Names that Remain: Marcion

by Travis Bookout

marcion

Marcion’s Life Story:

Marcion was born in the first century, around AD 85.  He was born in Sinope, Pontus (modern day Sinop, Turkey).  This city is on an isthmus in the Black Sea.  With this location and his organizational prowess, Marcion was able to become a wealthy ship owner.  He was intelligent, successful, wealthy, and very benevolent.  He also was reared in the church.  His father was an elder of the church of Pontus, referred to by Hippolytus as the Bishop of Sinope.

In about AD 138 he moved to Rome and was instantly influential.  He contributed a large sum of money to the church in Rome.  His wealth, generosity, and prominence in the church gave him a platform among Christians.  However, his warm reception did not last long.  His teaching angered the leaders of the church in Rome resulting in his excommunication in AD 144.  His money was returned to him and he traveled back to Asia Minor.  He started his own religious movement and his followers were called Marcionites.  They were viewed by orthodox Christianity as heretics.  Marcion is remembered today as one of the most influential heretics in the early church.

Marcion’s Heretical Teaching:                         

The reason that Marcion fell out of favor with the Roman church was because of his teaching.  He grew despondent with what he perceived to be a cold, law-focused gospel.  In his efforts to revitalize and restore a proper understanding to the church, he fought against “Law” in favor of “gospel” and “spirit.”  He also developed a strong anti-Semitic disposition.   He became so extreme in his separation of “Law” from “Gospel” that he rejected the entire Hebrew Scriptures, eventually claiming that the “God” of the Hebrew Bible was completely separate from the Father of Jesus.

He saw the Jews and Christians to be serving two separate gods.  There was the jealous, petty, violent, tribal, creator, war-God of the Hebrews (the Demiurge), and the loving, compassionate, forgiving God; the universal Heavenly Father of Jesus.  He understood Jesus to be the appearance (not the incarnation) of this Heavenly Father, a belief known as docetism.  Basically, he believed that it only “seemed” like Jesus was in the flesh, but was not actually flesh.

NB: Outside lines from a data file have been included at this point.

From an optimization exercise on the open Yosys and OpenROAD flow, aimed at small area; shortcuts taken in it are not production practice. In this exercise RTL edits were held to simulation tests only and were not proved equivalent to the original. No activity file was given, so power comes from the tool's default toggle rates.

File: design/flow/config.mk
export PLATFORM = sky130hd
export DESIGN_NAME = DSP_DATA_SWITCH_v1_0
export DESIGN_NICKNAME = DSP_DATA_SWITCH_v1_0
export VERILOG_FILES = /design/flow/design.v
export SDC_FILE = /design/flow/constraint.sdc
export NUM_CORES = 4
export LEC_CHECK = 0
export CAP_MARGIN = 20
export CORE_MARGIN = 2
export CORE_UTILIZATION = 40
export SLEW_MARGIN = 20
File: design/flow/constraint.sdc
create_clock -name core_clock -period 5.0 [get_ports {ACLK}]
set_input_delay 1.0000 -clock core_clock [delete_from_list [all_inputs] [get_ports {ACLK}]]
set_output_delay 1.0000 -clock core_clock [all_outputs]
set_load 0.01 [all_outputs]
File: design/flow/design.v
`timescale 1ns / 1ps
module DSP_DATA_SWITCH
#(parameter DATA_WIDTH_IN_BYTES = 4)
(
input   wire ACLK,
input   wire ARESETn,
input   wire   [7:0]                    s_axis_tdata_sel,
input   wire                            s_axis_tvalid_sel,
output  wire                            s_axis_tready_sel,
input  wire [8*DATA_WIDTH_IN_BYTES-1:0] s_axis_tdata_0,
input  wire                             s_axis_tvalid_0,
input  wire                             s_axis_tlast_0,
output wire                             s_axis_tready_0,
input  wire [8*DATA_WIDTH_IN_BYTES-1:0] s_axis_tdata_1,
input  wire                             s_axis_tlast_1,
input  wire                             s_axis_tvalid_1,
output wire                             s_axis_tready_1,
input  wire [8*DATA_WIDTH_IN_BYTES-1:0] s_axis_tdata_2,
input  wire                             s_axis_tvalid_2,
input  wire                             s_axis_tlast_2,
output wire                             s_axis_tready_2 ,
output wire [8*DATA_WIDTH_IN_BYTES-1:0] m_axis_tdata ,
output wire                             m_axis_tvalid,
output wire                             m_axis_tlast,
input  wire                             m_axis_tready,
output reg RDY
    );
reg [7:0] select;
reg [7:0] select_reg;
reg       state_sel,  next_state_sel;
reg [1:0] state_f,  next_state_f;
reg  allow_state_selection;
localparam [1:0] ST_W = 3'd0, 
ST_S0_go = 3'd1, ST_S1_go = 3'd2, ST_S2_go = 3'd3; 
reg                              m_axis_tvalid_int;
reg                              m_axis_tready_0_int;
reg                              m_axis_tready_1_int;
reg                              m_axis_tready_2_int;
reg  [8*DATA_WIDTH_IN_BYTES-1:0] m_axis_tdata_int; 
reg                              m_axis_tlast_int;
reg                              s_axis_tvalid_sel_int;
reg                              s_axis_tready_sel_int;
reg                              m_axis_tready_reg;
reg                              s_axis_tvalid_0_reg;
reg                              s_axis_tvalid_1_reg;
reg                              s_axis_tvalid_2_reg;
reg [8*DATA_WIDTH_IN_BYTES-1:0]  m_axis_tdata_reg; 
reg                              m_axis_tlast_reg;
reg [8*DATA_WIDTH_IN_BYTES-1:0]  temp_m_axis_tdata_reg ; 
reg                              temp_m_axis_tlast_reg ; 
assign  m_axis_tvalid   = m_axis_tvalid_int;
assign  s_axis_tready_0 = m_axis_tready_0_int;
assign  s_axis_tready_1 = m_axis_tready_1_int;
assign  s_axis_tready_2 = m_axis_tready_2_int;
assign  m_axis_tdata    = m_axis_tdata_reg;
assign  m_axis_tlast    = m_axis_tlast_reg;
assign  s_axis_tready_sel = s_axis_tready_sel_int;
always @(posedge ACLK) begin
    if (!ARESETn)
        RDY        <= 1;
    else begin  
        if (select > 8'd2) RDY <= 0;
        else               RDY <= 1;
    end
end
always @* begin
    case (state_sel)
        1'd0: begin
            if (!s_axis_tvalid_sel_int) begin   
                next_state_sel        = 1'd0;
            end else  begin 
                 next_state_sel = 1'd1;
                if (select > 8'd2 )
                next_state_sel = 1'd0;
            end    
        end
        1'd1:begin
            if (!m_axis_tlast_int) begin   
                if (select > 8'd2 )
                    next_state_sel = 1'd0; 
                else next_state_sel = 1'd1; 
            end else  begin 
                next_state_sel = 1'd0;
            end    
        end  
        default: begin
            if (!s_axis_tvalid_sel_int) begin   
                next_state_sel        = 1'd0;
            end else  begin 
            next_state_sel = 1'd1;
            end    
        end
    endcase 
end
always @( posedge ACLK ) begin
    if (!ARESETn) begin
        state_sel             <= 1'd0;
        s_axis_tvalid_sel_int <= 0;
        s_axis_tready_sel_int <= 0;
        allow_state_selection <= 1'b0; 
        select_reg            <= 0;
        select                <= 0;
    end else begin
    state_sel             <= next_state_sel;
    s_axis_tvalid_sel_int <= s_axis_tvalid_sel;
    case (state_sel) 
     1'd0: begin
        s_axis_tready_sel_int <= 1'b1;
        if (select > 8'd2) 
              select <= s_axis_tdata_sel ; 
        else  select <= select ; 
        allow_state_selection <= 1'b0;
     end
     1'd1:begin
        s_axis_tready_sel_int <= 1'b0;
        select_reg            <= s_axis_tdata_sel;
        allow_state_selection <= 1'b1;
        if (s_axis_tlast_0 || s_axis_tlast_1 || s_axis_tlast_2 ) begin
            select <= select_reg;
        end
     end
     default: begin
        s_axis_tready_sel_int <= 1'b1;
        select                <= select ;
        allow_state_selection <= 1'b0;
     end
    endcase
    end 
end 
always @* begin
    case (state_f)
        ST_W: begin
           if (m_axis_tready  && allow_state_selection) begin 
                    case (select)
                    8'd0: begin 
                        if ( s_axis_tvalid_0)   
                             next_state_f = ST_S0_go;
                        else next_state_f = ST_W;
                    end
                    8'd1: begin   
                        if (s_axis_tvalid_1_reg)   
                             next_state_f = ST_S1_go;
                        else next_state_f = ST_W;
                    end
                    8'd2: begin   
                        if (s_axis_tvalid_2_reg)   
                             next_state_f = ST_S2_go;
                        else next_state_f = ST_W;
                    end
                    default:begin      
                        next_state_f = ST_W;
                    end
                    endcase
           end else begin
                next_state_f = ST_W;
           end
        end
        ST_S0_go:begin          
            if (!m_axis_tlast_int) begin
                next_state_f = ST_S0_go;
            end else begin
                next_state_f = ST_W;
            end 
        end
        ST_S1_go:begin           
            if (!m_axis_tlast_int) begin
                next_state_f = ST_S1_go;
            end else begin
                next_state_f = ST_W;
            end 
        end
        ST_S2_go:begin
            if (!m_axis_tlast_int) begin
                 next_state_f = ST_S2_go;
            end else begin
                 next_state_f = ST_W;
            end 
        end
        default: begin
            if (m_axis_tready_reg && allow_state_selection) begin 
                case (select)
                8'd0:    next_state_f = ST_S0_go;
                8'd1:    next_state_f = ST_S1_go;
                8'd2:    next_state_f = ST_S2_go;
                default: next_state_f = ST_W; 
                endcase 
           end else begin
                next_state_f = ST_W;
           end  
        end
    endcase 
end
always @(posedge ACLK) begin
    if(!ARESETn) begin
        state_f               <= ST_W;
        m_axis_tready_reg     <= 0;
        s_axis_tvalid_0_reg   <= 0;
        s_axis_tvalid_1_reg   <= 0;
        s_axis_tvalid_2_reg   <= 0;
        m_axis_tready_0_int   <= 0;
        m_axis_tready_1_int   <= 0;
        m_axis_tready_2_int   <= 0;
        m_axis_tvalid_int     <= 0;
        m_axis_tlast_int      <= 0;
        m_axis_tdata_int      <= 0;
        m_axis_tdata_reg      <= 0;
        temp_m_axis_tdata_reg <= 0;    
        temp_m_axis_tlast_reg <= 0;    
        m_axis_tlast_reg      <= 0;    
    end else begin
            state_f             <= next_state_f;
            m_axis_tready_reg   <= m_axis_tready; 
            s_axis_tvalid_0_reg <= s_axis_tvalid_0;
            s_axis_tvalid_1_reg <= s_axis_tvalid_1; 
            s_axis_tvalid_2_reg <= s_axis_tvalid_2;
            case (select)
                8'd0:begin
                    m_axis_tdata_int    <= s_axis_tdata_0;
                    m_axis_tlast_int    <= s_axis_tlast_0;
                      if (m_axis_tlast_int || (m_axis_tready_0_int && !(m_axis_tready || !s_axis_tvalid_0_reg)))
                    m_axis_tready_0_int <= 0;
                     else m_axis_tready_0_int <= m_axis_tready_reg;
                    m_axis_tready_1_int <= 0;
                    m_axis_tready_2_int <= 0;
                end
                8'd1:begin
                     m_axis_tdata_int    <= s_axis_tdata_1;
                    m_axis_tlast_int    <= s_axis_tlast_1;
                      if (m_axis_tlast_int || (m_axis_tready_1_int && !(m_axis_tready || !s_axis_tvalid_1_reg)))
                    m_axis_tready_1_int <= 0;
                     else m_axis_tready_1_int <= m_axis_tready_reg;
                    m_axis_tready_0_int <= 0;
                    m_axis_tready_2_int <= 0;
                end
               8'd2:begin
                    m_axis_tdata_int    <= s_axis_tdata_2;
                    m_axis_tlast_int    <= s_axis_tlast_2;
                      if (m_axis_tlast_int || (m_axis_tready_2_int && !(m_axis_tready || !s_axis_tvalid_2_reg)))
                    m_axis_tready_2_int <= 0;
                     else m_axis_tready_2_int <= m_axis_tready_reg;
                    m_axis_tready_1_int <= 0;
                    m_axis_tready_0_int <= 0;
                end
                default:begin
                    m_axis_tdata_int    <= s_axis_tdata_0; 
                    m_axis_tready_0_int <= 0;
                    m_axis_tready_1_int <= 0;
                    m_axis_tready_2_int <= 0;
                end
            endcase
        case (state_f)
            ST_W: begin 
            m_axis_tlast_int    <= 0; 
              case (select)
                8'd0:    m_axis_tvalid_int   <= s_axis_tvalid_0; 
                8'd1:    m_axis_tvalid_int   <= s_axis_tvalid_1; 
                8'd2:    m_axis_tvalid_int   <= s_axis_tvalid_2; 
                default: m_axis_tvalid_int   <= 0;
              endcase 
            end 
            ST_S0_go:begin
                if (m_axis_tready_0_int) begin
                       if (m_axis_tready || !s_axis_tvalid_0_reg) begin
                           m_axis_tlast_reg  <= m_axis_tlast_int;
                           m_axis_tdata_reg  <= m_axis_tdata_int;
                           if (RDY)
                                m_axis_tvalid_int <= s_axis_tvalid_0; 
                           else m_axis_tvalid_int <= 0;
                       end else begin
                            temp_m_axis_tdata_reg  <=  m_axis_tdata_int;     
                            temp_m_axis_tlast_reg <=  m_axis_tlast_int;
                            if (RDY)
                                 m_axis_tvalid_int <= s_axis_tvalid_0_reg; 
                            else m_axis_tvalid_int <= 0;
                       end 
                 end else if (m_axis_tready) begin
                      m_axis_tdata_reg     <= temp_m_axis_tdata_reg;
                      m_axis_tlast_reg     <= temp_m_axis_tlast_reg;
                      if (!s_axis_tlast_0)
                          if (RDY)
                               m_axis_tvalid_int <= s_axis_tvalid_0_reg;
                          else m_axis_tvalid_int <= 0;
                      else m_axis_tvalid_int <= s_axis_tvalid_0;      
                 end
            end
            ST_S1_go: begin
                 if (m_axis_tready_1_int) begin
                       if (m_axis_tready || !s_axis_tvalid_1_reg) begin
                           m_axis_tlast_reg  <= m_axis_tlast_int;
                           m_axis_tdata_reg  <= m_axis_tdata_int;
                           if (RDY)                  
                              m_axis_tvalid_int <= s_axis_tvalid_1; 
                           else   m_axis_tvalid_int <= 0; 
                       end else begin
                            temp_m_axis_tdata_reg  <=  m_axis_tdata_int;     
                            temp_m_axis_tlast_reg <=  m_axis_tlast_int;
                            if (RDY)                      
                             m_axis_tvalid_int <= s_axis_tvalid_1_reg; 
                            else   m_axis_tvalid_int <= 0; 
                       end 
                 end else if (m_axis_tready) begin
                      m_axis_tdata_reg     <= temp_m_axis_tdata_reg;
                      m_axis_tlast_reg     <= temp_m_axis_tlast_reg;
                      if (!s_axis_tlast_1)
                            if (RDY)                      
                                 m_axis_tvalid_int      <= s_axis_tvalid_1_reg;
                            else m_axis_tvalid_int <= 0;
                      else m_axis_tvalid_int <= s_axis_tvalid_1;           
                 end
            end
            ST_S2_go: begin
                 if (m_axis_tready_2_int) begin
                       if (m_axis_tready || !s_axis_tvalid_2_reg) begin
                           m_axis_tlast_reg  <= m_axis_tlast_int;
                           m_axis_tdata_reg  <= m_axis_tdata_int;
                           if (RDY)                      
                                  m_axis_tvalid_int <= s_axis_tvalid_2; 
                           else   m_axis_tvalid_int <= 0;
                       end else begin
                            temp_m_axis_tdata_reg  <=  m_axis_tdata_int;     
                            temp_m_axis_tlast_reg <=  m_axis_tlast_int;
                            if (RDY)                      
                                   m_axis_tvalid_int <= s_axis_tvalid_2_reg; 
                            else   m_axis_tvalid_int <= 0; 
                       end 
                 end else if (m_axis_tready) begin
                      m_axis_tdata_reg     <= temp_m_axis_tdata_reg;
                      m_axis_tlast_reg     <= temp_m_axis_tlast_reg;
                      if (!s_axis_tlast_2)
                             if (RDY)                      
                                  m_axis_tvalid_int      <= s_axis_tvalid_2_reg;
                             else   m_axis_tvalid_int <= 0;
                      else m_axis_tvalid_int <= s_axis_tvalid_2;                      
                 end
            end
            default: begin
              m_axis_tlast_int    <= 0; 
              case (select)
                8'd0:    m_axis_tvalid_int   <= s_axis_tvalid_0; 
                8'd1:    m_axis_tvalid_int   <= s_axis_tvalid_1; 
                8'd2:    m_axis_tvalid_int   <= s_axis_tvalid_2; 
                default: m_axis_tvalid_int   <= 0;
              endcase 
            end 
        endcase
    end
end
endmodule
`timescale 1 ns / 1 ps
	module DSP_DATA_SWITCH_v1_0 #
	(
    parameter integer DATA_WIDTH_IN_BYTES	= 4
	)
	(
        output wire  RDY,
        input  wire  ACLK,
        input  wire  ARESETn,
		output wire  s00_axis_tready,
		input wire [8*DATA_WIDTH_IN_BYTES-1 : 0] s00_axis_tdata,
		input wire  s00_axis_tlast,
		input wire  s00_axis_tvalid,
		output wire  s01_axis_tready,
		input wire [8*DATA_WIDTH_IN_BYTES-1 : 0] s01_axis_tdata,
		input wire  s01_axis_tlast,
		input wire  s01_axis_tvalid,
		output wire  s02_axis_tready,
		input wire [8*DATA_WIDTH_IN_BYTES-1 : 0] s02_axis_tdata,
		input wire  s02_axis_tlast,
		input wire  s02_axis_tvalid,
		output wire  s03_sel_axis_tready,
		input wire [7:0] s03_sel_axis_tdata,
		input wire  s03_sel_axis_tvalid,
		output wire  m00_axis_tvalid,
		output wire [8*DATA_WIDTH_IN_BYTES-1 : 0] m00_axis_tdata,
		output wire  m00_axis_tlast,
		input wire  m00_axis_tready
	);
	DSP_DATA_SWITCH 
	#(
	.DATA_WIDTH_IN_BYTES(DATA_WIDTH_IN_BYTES)
	)
	DSP_DATA_SWITCH
	(	
	.s_axis_tdata_sel (s03_sel_axis_tdata ), 
	.s_axis_tvalid_sel(s03_sel_axis_tvalid),
	.s_axis_tready_sel(s03_sel_axis_tready),
	.s_axis_tdata_0 (s00_axis_tdata),
	.s_axis_tvalid_0(s00_axis_tvalid),
	.s_axis_tready_0(s00_axis_tready),
	.s_axis_tlast_0 (s00_axis_tlast),
	.s_axis_tdata_1 (s01_axis_tdata ),
	.s_axis_tvalid_1(s01_axis_tvalid),
	.s_axis_tready_1(s01_axis_tready),
	.s_axis_tlast_1 (s01_axis_tlast ),
	.s_axis_tdata_2 (s02_axis_tdata ),
	.s_axis_tvalid_2(s02_axis_tvalid),
	.s_axis_tready_2(s02_axis_tready),
	.s_axis_tlast_2 (s02_axis_tlast ),
	.m_axis_tdata  (m00_axis_tdata ),
	.m_axis_tvalid (m00_axis_tvalid),
	.m_axis_tready (m00_axis_tready),
    .m_axis_tlast  (m00_axis_tlast ),
    .RDY(RDY),
    .ACLK(ACLK),
    .ARESETn(ARESETn)
	);
	endmodule
File: design/flow/run.sh
#!/bin/bash
# synth_recipe.tcl (not shown) runs the flow's synth.tcl, then flattens the netlist and writes it again
# the make line also repeats each setting of config.mk as NAME=value (left out here)
make -C /OpenROAD-flow-scripts/flow DESIGN_CONFIG=/design/flow/config.mk WORK_HOME=/design/flow/orfs CLKGATE_MAP_FILE= SYNTH_SCRIPT=/design/flow/synth_recipe.tcl finish
==> impl_metrics.py <==
metrics = {
    "run_status": {
        "outcome": "timing/DRC/antenna clean",
    },
    "sta": {
        "maxSlewHeadroom": 0.309,
        "setup_viol": 0,
        "min_period_ps": 3000,
        "fin_skew_ps": 5.79,
        "finalHoldViolCount": 0,
        "max_clock_freq_mhz": 334,
        "tns_ps": 0,
        "final.period_utilization": 0.599,
        "slew_violations": 0,
        "rsz0062_at_grt": "false",
        "worst_pin_slew_ps": 1030,
    },
    "final_layout": {
        "nets": 875,
        "drive_gt1_frac": 0.0594,
        "areaGrowthSynthToFinish_pct": 38.0,
        "design_area_sq_um": 7650,
        "diodes": 0,
    },
    "min_path": {
        "hp-class": "flip-flop to flip-flop",
    },
    "yosys": {
        "syn_area_sq_um": 5550,
        "synth_top_area_cell": "dfxtp_1",
        "synthCells": 641,
        "ys_seq_area_frac": 0.469,
        "synth_edf_count": 0,
        "synthTopCellsByArea": "dfxtp_1 47%, nand2_1 7.7%, a22oi_1 4.6%",
        "yosysWarnings": 1,
        "synthFlopType": "dfxtp_1",
        "yosysMostFrequentCell": "dfxtp_1",
        "ys_ff_latch": 130,
        "yosysTopAreaCellShare": 0.469,
        "async_flop_share": 0,
        "postSynthAreaPerCell_sq_um": 8.65,
        "synth_commonest_cells": "130 x dfxtp_1, 114 x nand2_1, 40 x a21oi_1, 39 x clkbuf_1, 36 x o21ai_0",
        "synth_nets": 755,
        "synth_cell_types": 42,
    },
    "cts": {
        "cts_num_sinks": 130,
        "ctsResizeCount": 0,
        "cts_buffers": 17,
        "cts_buffer_depth": 2,
        "clk_pin_slew_ps": 50,
        "cts_hold_buf": 0,
        "post-cts-setup-buffers": 0,
        "clk_latency_ps": 410,
        "h-tree-depth": 4,
        "cts_tree": "built",
        "cts_root_buffer": "clkbuf_16",
    },
    "place": {
        "dpl_cell_area_sq_um": 7090,
        "gp_congestion": 0.888,
        "io_buffers": 152,
        "hpwl_um": 9140,
    },
    "drt": {
        "ant_nets": 0,
        "wl_um": 14200,
        "drcViolationCount": 0,
        "initialDrtViolationCount": 412,
        "drt-vias-per-instance": 5.24,
        "first_pass_iters": 5,
        "vias": 5002,
        "wl_per_cell_um": 14.9,
    },
    "setup_path": {
        "crit_required_ps": 5240,
        "critPathLaunchType": "input port",
        "critPathCaptureType": "flip-flop",
        "crit_arrival_ps": 3240,
        "critical_path_class": "input port to flip-flop",
        "crit_fanout": 41,
    },
    "floorplanning": {
        "die_area_sq_um": 14800,
        "die-width_um": 122,
        "core-area_sq_um": 13700,
        "die_y_um": 122,
        "row_count": 43,
        "io_pins": 153,
        "start_util": 0.404,
    },
    "grt": {
        "antenna_found_initial": 0,
        "grt_max_degree": 127,
        "grt.overflow.total": 0,
        "grt_use_total": 0.198,
        "grt_pass1_wl_um": 23100,
        "grt_pass1_vias": 4859,
    },
    "power": {
        "ir_drop_mv": 0.224,
        "leakage_nw": 2.87,
        "power_density_nw_per_um2": 331,
    },
    "job": {
        "cap_violations": 0,
    },
}
cells in the final DEF (no fill, tap or decap), drive strengths merged, types with 2 or more instances in the layout:
cell type | synthesis | layout
a21boi | 32 | 32
a21oi | 40 | 40
a22oi | 34 | 34
a31oi | 4 | 4
and2 | 10 | 10
and3 | 34 | 34
buf | 18 | 7
clkbuf | 39 | 28
clkdlybuf4s50 | 0 | 151
clkinv | 0 | 4
dfxtp | 130 | 130
inv | 2 | 2
mux2i | 19 | 19
nand2 | 114 | 114
nand2b | 5 | 5
nand3 | 35 | 35
nor2 | 5 | 5
nor2b | 17 | 17
nor3 | 3 | 3
nor4 | 3 | 3
o211a | 9 | 9
o21ai | 38 | 38
o22ai | 35 | 35
o31ai | 2 | 2
path summary, 6_finish.rpt:
path | start | end | slack [ps] | depth (start not counted)
min reg2reg | DSP_DATA_SWITCH.temp_m_axis_tdata_reg[5] | DSP_DATA_SWITCH.temp_m_axis_tdata_reg[5] | 460 | 2
min | DSP_DATA_SWITCH.temp_m_axis_tdata_reg[5] | DSP_DATA_SWITCH.temp_m_axis_tdata_reg[5] | 460 | 2
max reg2reg | DSP_DATA_SWITCH.state_f[1] | DSP_DATA_SWITCH.m_axis_tdata_reg[14] | 2220 | 4
max | m00_axis_tready | DSP_DATA_SWITCH.m_axis_tdata_reg[14] | 2000 | 7
metrics by stage:
stage | cells | worst slack [ps] | utilization | hold slack, ps | total power [mW]
global placement | 922 | 1260 | 0.517 | 445 | 1.42
finish | 954 | 2000 | 0.558 | 462 | 2.54
detailed placement | 922 | 1570 | 0.517 | 453 | 1.42
CTS | 954 | 2020 | 0.558 | 465 | 2.56
global route | 954 | 1850 | 0.558 | 477 | 2.64
floorplan | 641 | 2790 | - | 435 | 1.29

He also advocated a strong asceticism.  He rejected earthly pleasures and comforts.  He replaced the wine of the Lord’s Supper with water.  He refused baptism for the married (sexually active), except for when they were very advanced in years.  This created two classes of his followers: the perfect (celibate and baptized) and the imperfect.

Marcion’s Canon:

To support his teachings, Marcion needed Scriptural support.  In his day the set 27 book New Testament had not been collected yet.  Marcion, in fact, provides the earliest list of New Testament books ever discovered: the first “Christian canon.”  He believed that all of the 12 apostles had been influenced by false Jewish teaching.  Only Paul truly understood the gospel.  So in his canon he accepted only the books written by Paul.  He included 10 of Paul’s letters (not 1 or 2 Timothy, Titus).  He also included the Gospel of Luke (the only book of the Bible probably not written by a Jew).

Marcion obviously rejected the entire Hebrew Scriptures.  He believed instead of the 66 books that we have in our Protestant Bibles, Christians should only have 11 books.  The Gospel of Luke, and ten letters of Paul.  He also perpetuated the idea that these books had been tainted, so he sought to “restore” them to their original condition.  He removed portions that interfered with his teachings.  For example, he was a Docetic.  He did not believe that Jesus had a fleshly body.  Therefore, the virgin birth is a difficult doctrine.  So Marcion rejected the virgin birth, and his Gospel of Luke started in chapter 3.

Result of Marcion’s Work:

There were several long lasting results of what Marcion did and taught.  One of those results was a new schism in Christianity.  The Marcionite church was zealous, evangelistic, and growing.  It drew away many believers, and remained active for hundreds of years (until the 5th century).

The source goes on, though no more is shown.